1957年, 毛主席號召向黨提意見, 而後變成所謂右派猖狂進攻,引起反右鬥爭,反右鬥爭偉大勝利的重要標誌, 是揪出來一批右派分子,全是知識分子,沒有知識的不準當右派, 當時的政策規定,中學生知識不夠不打右派, 工人文化程度不高,不夠資格當右派, 最多當上壞分子。
讀書人的嘴被嚇得相當的shut up。
1966年毛主席雄才大略以大無畏的精神發動了無產階級文化大革命,運動一開始, 各級黨組織按照曆來特別是反右運動的經驗,在群眾中排依靠力量,團結力量,孤立對象, 打擊對象,看看有沒有人如同反右時那樣跳出來。

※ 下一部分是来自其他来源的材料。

`config.mk`:
```
export PLATFORM = sky130hd
export DESIGN_NAME = npu_io_queue_flat
export DESIGN_NICKNAME = d
export VERILOG_FILES = /design/src/rtl/npu_pkg.sv /design/src/rtl/npu_io_queue_if.sv /design/src/rtl/npu_sync_fifo.sv /design/src/rtl/npu_io_queue.sv /design/src/flat_wrapper.sv
export SDC_FILE = /design/constraint.sdc
export NUM_CORES = 1
export LEC_CHECK = 0
export CAP_MARGIN = 20
export CORE_ASPECT_RATIO = 1.25
export CORE_UTILIZATION = 33
export CTS_CLUSTER_SIZE = 25
export DETAILED_ROUTE_END_ITERATION = 16
export GPL_TIMING_DRIVEN = 0
export PLACE_DENSITY = 0.59
export SLEW_MARGIN = 10
export SYNTH_ARGS = -nofsm -noshare
export SYNTH_HDL_FRONTEND = slang
export SYNTH_SLANG_ARGS = --single-unit
```
`constraint.sdc`:
```
create_clock -name iClk -period 4.3 [get_ports iClk]
set_input_delay 0.86 -clock iClk [delete_from_list [all_inputs] [get_ports iClk]]
set_output_delay 0.86 -clock iClk [all_outputs]
set_load 0.02 [all_outputs]
```
`src/rtl/npu_pkg.sv`:
```
// Shared NPU queue constants: default word width, queue depth and error-flag bit positions.
package npu_pkg;
  localparam int NPU_DATA_W      = 32;
  localparam int NPU_QUEUE_DEPTH = 8;

  localparam int ERR_CPU_OVF = 0;
  localparam int ERR_CPU_UDF = 1;
  localparam int ERR_RES_OVF = 2;
endpackage

```
`src/rtl/npu_io_queue_if.sv`:
```
// CPU/NPU-facing signal bundle of npu_io_queue; slave = queue endpoint, master = CPU stage + NPU core.
// oErr exists only when NPU_QUEUE_ERR_EN is defined.
interface npu_io_queue_if #(parameter int DATA_W = 32);
  logic              iCfgOp, iCfgWe;
  logic [DATA_W-1:0] iCfgData;
  logic              iInOp, iInWe;
  logic [DATA_W-1:0] iInData;
  logic              iOutOp, iOutRe;
  logic [DATA_W-1:0] oOutData;
  logic              oStall;
  logic [DATA_W-1:0] oCfgWord;
  logic              oCfgValid, iCfgReady;
  logic [DATA_W-1:0] oInWord;
  logic              oInValid, iInReady;
  logic [DATA_W-1:0] iResWord;
  logic              iResValid, oResReady;
`ifdef NPU_QUEUE_ERR_EN
  logic [2:0]        oErr;

  modport slave (
    input  iCfgOp, iCfgWe, iCfgData, iInOp, iInWe, iInData, iOutOp, iOutRe,
           iCfgReady, iInReady, iResWord, iResValid,
    output oOutData, oStall, oCfgWord, oCfgValid, oInWord, oInValid, oResReady, oErr
  );
  modport master (
    output iCfgOp, iCfgWe, iCfgData, iInOp, iInWe, iInData, iOutOp, iOutRe,
           iCfgReady, iInReady, iResWord, iResValid,
    input  oOutData, oStall, oCfgWord, oCfgValid, oInWord, oInValid, oResReady, oErr
  );
`else
  modport slave (
    input  iCfgOp, iCfgWe, iCfgData, iInOp, iInWe, iInData, iOutOp, iOutRe,
           iCfgReady, iInReady, iResWord, iResValid,
    output oOutData, oStall, oCfgWord, oCfgValid, oInWord, oInValid, oResReady
  );
  modport master (
    output iCfgOp, iCfgWe, iCfgData, iInOp, iInWe, iInData, iOutOp, iOutRe,
           iCfgReady, iInReady, iResWord, iResValid,
    input  oOutData, oStall, oCfgWord, oCfgValid, oInWord, oInValid, oResReady
  );
`endif
endinterface

```
`src/rtl/npu_sync_fifo.sv`:
```
// Circular FWFT FIFO: pushed word visible at head one edge later, pop reads head combinationally.
// Push while full and pop while empty are ignored; both checked against pre-edge state.
module npu_sync_fifo import npu_pkg::*; #(
  parameter int DEPTH  = NPU_QUEUE_DEPTH,
  parameter int DATA_W = NPU_DATA_W
) (
  input  logic                   iClk,
  input  logic                   iRst_n,
  input  logic                   iPush,
  input  logic [DATA_W-1:0]      iPushData,
  input  logic                   iPop,
  output logic [DATA_W-1:0]      oHead,
  output logic                   oFull,
  output logic                   oEmpty,
  output logic [$clog2(DEPTH):0] oCount
);
  localparam int AW = $clog2(DEPTH);

  logic [DATA_W-1:0] mem [DEPTH];
  logic [AW-1:0]     wrPtr, rdPtr;
  logic              pushOk, popOk;

  assign oFull  = (oCount == (AW+1)'(DEPTH));
  assign oEmpty = (oCount == '0);
  assign pushOk = iPush && !oFull;
  assign popOk  = iPop && !oEmpty;
  assign oHead  = mem[rdPtr];

  always_ff @(posedge iClk) begin
    if (!iRst_n) begin
      wrPtr  <= '0;
      rdPtr  <= '0;
      oCount <= '0;
    end else begin
      if (pushOk) wrPtr <= wrPtr + 1'b1;
      if (popOk)  rdPtr <= rdPtr + 1'b1;
      case ({pushOk, popOk})
        2'b10:   oCount <= oCount + 1'b1;
        2'b01:   oCount <= oCount - 1'b1;
        default: ;
      endcase
    end
  end

  // Storage is deliberately not reset; only the pointers define what is valid.
  always_ff @(posedge iClk) begin
    if (pushOk) mem[wrPtr] <= iPushData;
  end
endmodule

```
`src/rtl/npu_io_queue.sv`:
```
// NPU endpoint of the CPU<->NPU queues: CFG/IN to the NPU, RES back to the CPU (FWFT, 1-cycle push-to-visible).
// CPU stalls on push-to-full or pop-from-empty; NPU sees valid/ready. Sticky oErr flags with NPU_QUEUE_ERR_EN.
module npu_io_queue import npu_pkg::*; #(
  parameter int DEPTH  = NPU_QUEUE_DEPTH,
  parameter int DATA_W = NPU_DATA_W
) (
  input logic          iClk,
  input logic          iRst_n,
  npu_io_queue_if.slave io
);
  localparam int CW = $clog2(DEPTH) + 1;

  logic              cfgFull, cfgEmpty, inFull, inEmpty, resFull, resEmpty;
  logic [CW-1:0]     cfgCount, inCount, resCount;
  logic [DATA_W-1:0] resHead;
  logic              cfgPop, inPop, resPush;

  assign cfgPop  = !cfgEmpty && io.iCfgReady;
  assign inPop   = !inEmpty && io.iInReady;
  assign resPush = io.iResValid && !resFull;

  npu_sync_fifo #(.DEPTH(DEPTH), .DATA_W(DATA_W)) uCfgQ (
    .iClk(iClk), .iRst_n(iRst_n),
    .iPush(io.iCfgWe), .iPushData(io.iCfgData), .iPop(cfgPop),
    .oHead(io.oCfgWord), .oFull(cfgFull), .oEmpty(cfgEmpty), .oCount(cfgCount)
  );

  npu_sync_fifo #(.DEPTH(DEPTH), .DATA_W(DATA_W)) uInQ (
    .iClk(iClk), .iRst_n(iRst_n),
    .iPush(io.iInWe), .iPushData(io.iInData), .iPop(inPop),
    .oHead(io.oInWord), .oFull(inFull), .oEmpty(inEmpty), .oCount(inCount)
  );

  npu_sync_fifo #(.DEPTH(DEPTH), .DATA_W(DATA_W)) uResQ (
    .iClk(iClk), .iRst_n(iRst_n),
    .iPush(resPush), .iPushData(io.iResWord), .iPop(io.iOutRe),
    .oHead(resHead), .oFull(resFull), .oEmpty(resEmpty), .oCount(resCount)
  );

  assign io.oCfgValid = !cfgEmpty;
  assign io.oInValid  = !inEmpty;
  assign io.oResReady = !resFull;
  assign io.oOutData  = resEmpty ? '0 : resHead;
  assign io.oStall    = (io.iCfgOp && cfgFull) || (io.iInOp && inFull) || (io.iOutOp && resEmpty);

  // Occupancy must never exceed DEPTH and must agree with the full flag.
  assert property (@(posedge iClk) disable iff (!iRst_n)
    (cfgCount <= CW'(DEPTH)) && (inCount <= CW'(DEPTH)) && (resCount <= CW'(DEPTH)) &&
    (cfgFull == (cfgCount == CW'(DEPTH))) && (inFull == (inCount == CW'(DEPTH))) &&
    (resFull == (resCount == CW'(DEPTH))));

`ifdef NPU_QUEUE_ERR_EN
  logic [2:0] errQ;

  always_ff @(posedge iClk) begin
    if (!iRst_n) begin
      errQ <= '0;
    end else begin
      if ((io.iCfgWe && cfgFull) || (io.iInWe && inFull)) errQ[ERR_CPU_OVF] <= 1'b1;
      if (io.iOutRe && resEmpty)                         errQ[ERR_CPU_UDF] <= 1'b1;
      if (io.iResValid && resFull)                       errQ[ERR_RES_OVF] <= 1'b1;
    end
  end

  assign io.oErr = errQ;
`endif
endmodule

```
`src/flat_wrapper.sv`:
```
// flat-port wrapper written by rule: the top's interface ports become plain ports
module npu_io_queue_flat import npu_pkg::*;
#(
  parameter int DEPTH  = NPU_QUEUE_DEPTH,
  parameter int DATA_W = NPU_DATA_W
)
  (iClk, iRst_n, io_iCfgOp, io_iCfgWe, io_iCfgData, io_iInOp, io_iInWe, io_iInData, io_iOutOp, io_iOutRe, io_iCfgReady, io_iInReady, io_iResWord, io_iResValid, io_oOutData, io_oStall, io_oCfgWord, io_oCfgValid, io_oInWord, io_oInValid, io_oResReady);
  npu_io_queue_if #(.DATA_W(DATA_W)) io_i ();
  input logic iClk;
  input logic iRst_n;
  input wire logic [$bits(io_i.iCfgOp)-1:0] io_iCfgOp;
  input wire logic [$bits(io_i.iCfgWe)-1:0] io_iCfgWe;
  input wire logic [$bits(io_i.iCfgData)-1:0] io_iCfgData;
  input wire logic [$bits(io_i.iInOp)-1:0] io_iInOp;
  input wire logic [$bits(io_i.iInWe)-1:0] io_iInWe;
  input wire logic [$bits(io_i.iInData)-1:0] io_iInData;
  input wire logic [$bits(io_i.iOutOp)-1:0] io_iOutOp;
  input wire logic [$bits(io_i.iOutRe)-1:0] io_iOutRe;
  input wire logic [$bits(io_i.iCfgReady)-1:0] io_iCfgReady;
  input wire logic [$bits(io_i.iInReady)-1:0] io_iInReady;
  input wire logic [$bits(io_i.iResWord)-1:0] io_iResWord;
  input wire logic [$bits(io_i.iResValid)-1:0] io_iResValid;
  output wire logic [$bits(io_i.oOutData)-1:0] io_oOutData;
  output wire logic [$bits(io_i.oStall)-1:0] io_oStall;
  output wire logic [$bits(io_i.oCfgWord)-1:0] io_oCfgWord;
  output wire logic [$bits(io_i.oCfgValid)-1:0] io_oCfgValid;
  output wire logic [$bits(io_i.oInWord)-1:0] io_oInWord;
  output wire logic [$bits(io_i.oInValid)-1:0] io_oInValid;
  output wire logic [$bits(io_i.oResReady)-1:0] io_oResReady;
  assign io_i.iCfgOp = io_iCfgOp;
  assign io_i.iCfgWe = io_iCfgWe;
  assign io_i.iCfgData = io_iCfgData;
  assign io_i.iInOp = io_iInOp;
  assign io_i.iInWe = io_iInWe;
  assign io_i.iInData = io_iInData;
  assign io_i.iOutOp = io_iOutOp;
  assign io_i.iOutRe = io_iOutRe;
  assign io_i.iCfgReady = io_iCfgReady;
  assign io_i.iInReady = io_iInReady;
  assign io_i.iResWord = io_iResWord;
  assign io_i.iResValid = io_iResValid;
  assign io_oOutData = io_i.oOutData;
  assign io_oStall = io_i.oStall;
  assign io_oCfgWord = io_i.oCfgWord;
  assign io_oCfgValid = io_i.oCfgValid;
  assign io_oInWord = io_i.oInWord;
  assign io_oInValid = io_i.oInValid;
  assign io_oResReady = io_i.oResReady;
  npu_io_queue #(.DEPTH(DEPTH), .DATA_W(DATA_W)) u_core (.iClk(iClk), .iRst_n(iRst_n), .io(io_i));
endmodule
```
==> reports/metrics.cfg <==
[worst_setup_path]
critical_path_depth=5
cp_max_fo=10
crit_path_cell_trace=buf_2 > clkbuf_1 > mux4_2 > mux2_2 > clkdlybuf4s50_1
slowest_delay_ps=670
endpoint=io_oInWord[26]
critPathCaptureType=output pin
crit_path_start_kind=flip-flop
reg2regPathDepth=7
path_class=flip-flop to output pin
path_delay_family=buffers and inverters
critPathBufInv=3
worstReg2RegStart=u_core.uResQ.oCount[0]$_SDFFE_PN0P_
crit-reg2reg-capture=u_core.uResQ.mem[4][11]$_DFFE_PP_
worstPathRequired_ps=3440
critical-path-slowest-cell=clkbuf_1
cp.arrival_ps=3270
r2r_setup_slack_ps=1600

[sta]
setup_viol=0
finalCriticalPeriod_ps=4128
fin_skew_ps=29.81
finalHoldViolCount=0
rsz0062_at_grt=no
maxSlewViolCount=0
slew_headroom=0.3814
worst_pin_slew_ps=922.9
fmaxAchievable_mhz=242.3
fin_crit_sh=0.9600

[yosys]
synth_common_cells=edfxtp_1 (768), mux4_2 (192), mux2_2 (64), nor2_1 (46)
syn_inst=1372
async_flop_share=0
synth.avg_cell_area_sq_um=22.59
ys_seq_area_frac=0.7692
synth_area_leaders=edfxtp_1 (74%), mux4_2 (14%), dfxtp_1 (2.5%)
netlist.top_cell.by_area=edfxtp_1
synth-edff-count=768
yosysUniqueCellTypes=41
synth_top_area_share=0.7440
synth_area_sq_um=31000
synth_ff_type=edfxtp_1
ys_ff_latch=807
syn_nets=1494
yosysMostFrequentCell=edfxtp_1
ys_warn_count=0

[layout]
num_antenna_cells=0
nets=1843
area_growth_pct=22.70
fill_cells=8093
fin_cells=2991
fin_util=0.4087
drive_gt1_frac=0.2796

[routing]
antenna_left=0
routed-via-count=14440
drt_iter0_markers=982
routedWlPerCell_microns=22.80
drc=0
viasPerCell=4.829
wirelength_microns=68200
dr.pass1.iters=4

[global_routing]
grt.total_usage=0.1445
grt_max_degree=23
grt_pass1_wl_microns=101900
antenna_found_initial=7
grt_pass1_vias=15660
overflow=0

[die]
io_pins=207
start_util=0.3331
die_h_microns=344.7
fp.dieW_microns=276.1
rows=125
die_area_sq_um=95160
coreArea_sq_um=93060

[placement]
post-place-cells=2844
portBuffers=206
place.gp.congestion=0.7178
dp_hpwl_microns=45040

[pwr]
leakage_uw=0.01184
powerDensity_nw_per_um2=573.3
p_total_uw=21800
ir_drop_mv=0.4539

[min_path]
holdPathStages=2
hp-class=flip-flop to flip-flop
min-delay-start=u_core.uCfgQ.oCount[3]$_SDFFE_PN0P_

[job]
maxCapViolations=0

[clock_network]
cts-buffers-inserted=81
cts_sinks=807
clockRootBuffer=clkbuf_16
clk_latency_ps=630
clk_pin_slew_ps=60
htree_levels=3
hold_buffers=0
clk_path_buf_depth=3
cts_tree=yes

[status]
outcome=finished clean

果不其然, 幾乎每個單位都有多多少少一些人, 自認為對中央文件學得透徹,就貼了黨組織的大字報,指出這個要求那個的,黨組織從來不是吃素的! 暗地裏已經安排好人記錄那些對黨組織提意見的人的言論行動,準備在運動後期作為右派來處理,有的單位已經開始對這類人采取了一定的措施, 掃地批鬥等等。
殊不知偉大領袖這回運動的搞法變了。
1966年紅旗雜誌13期社論打出了一個”反對資產階級反動路線“的口號,誰都能看出社論是站在前一段時間內與各級黨組織對著幹的那批人一邊的,搞得各級黨組織措手不及,同時那批差一點被準備在運動後期打成右派的人,似乎真的揚眉吐氣了, 紛紛在單位內及跨單位跨行業串聯來串聯去,效仿幾個月前北京中學生的”紅衛兵“和”北大附中紅旗小組“,哇啦哇啦地成立起各種各樣的造反組織, 名字一個比一個大, 很多人算是個”總司令部“, 三五個人也能成立革命造反總司令部或者總部,有了紅旗社論的支持,就不必指雞罵狗了,矛頭直指各級黨組織,此刻還不敢把矛頭對準省市自治區一級的黨委和政府,所以召開成立大會還是按照組織原則要求上級黨委主要負責人參加並予以承認,毛主席的本事就是在這些時候不說話, 不告訴你該咋辦,別說比如上海市委之流的知道該咋左,連劉少奇那”流“也不曉得呀,每逢這類要求, 隻好支支吾吾,開大會的人得不到正式承認, 往往采取的對策是進京告狀, 各地都有一係列臥軌時間,就是這個時間段。
這就是造反派的由來,與十來年前的前輩一樣, 是一些和各級黨組不太對付的人,不過如今這批人,目標是直接當領導, 然後一級一級朝上反,反倒省市自治區刹車, 再上的事,是1966年底1967年初才有的, 但每一個造反派都是打著保衛黨中央保衛毛主席的旗號(66年底67年初才有小貓兩三隻楞想著懟一懟江青和林彪, 立馬完蛋),這就和1957年大反右很是不同了,右派的提意見,不單單是給本單位領導提,而且還對整個黨提,造反派呢, 統統是具體地對具體的某級組織某個領導,絕對沒有對準抽象的”黨“。
文革前的正式說法,反對某級黨組織就是反黨,文革的說法變成”某級黨組織某個當地領導人“不能代表黨!
一直到一打三反, 鄉親們啊鄉親們, 才明白, 黨還是那個黨, 鍋裏沒你的米,你就別把自己不當外人了吧。
至此開始,開始收拾造反派了,一點一點,隨著一點一點原來的幹部重新複出,一批一批所謂新生力量的造反派接二連三地下去進去。
曆史是人寫的,宣傳部門非常漂亮地把文革中的壞事,統統地栽到了造反派的頭上,包括1966年7-9月各單位造反派被關被鬥被打,也說成是造反派幹的了。
而1957年的反右,也有很利索的解釋,方向是對的,隻不過麵擴大了,這碗麵多大呢? 按正式說法,全國時隔八個該打右派, 結果打了五十五萬!各級黨組織誰也沒責任,因為不像文革, 推到造反派頭上就行了。
其實,右派和造反派,都是些多事的人,若在1919年,五四運動會去天安門,若在1936年,大概率也會參加129運動,隻不過1957年撞上了”反右“的石頭.
想起曾看到一篇反右時錢偉長的右派罪行錄文章, 錢老說”有家長跑來要我幫幫忙, 勸孩子不要哇啦哇啦“, 老錢說”我可以勸他,但勸住勸不住不敢說, 好比129時,也有家長勸自家孩子還是別多事出頭,但勸不住還是勸不住“,所以老錢學乖了, 到了反右幾十年時,他不但不參加紀念座談會,反倒去告了一次密,不過還是得到了不少好處。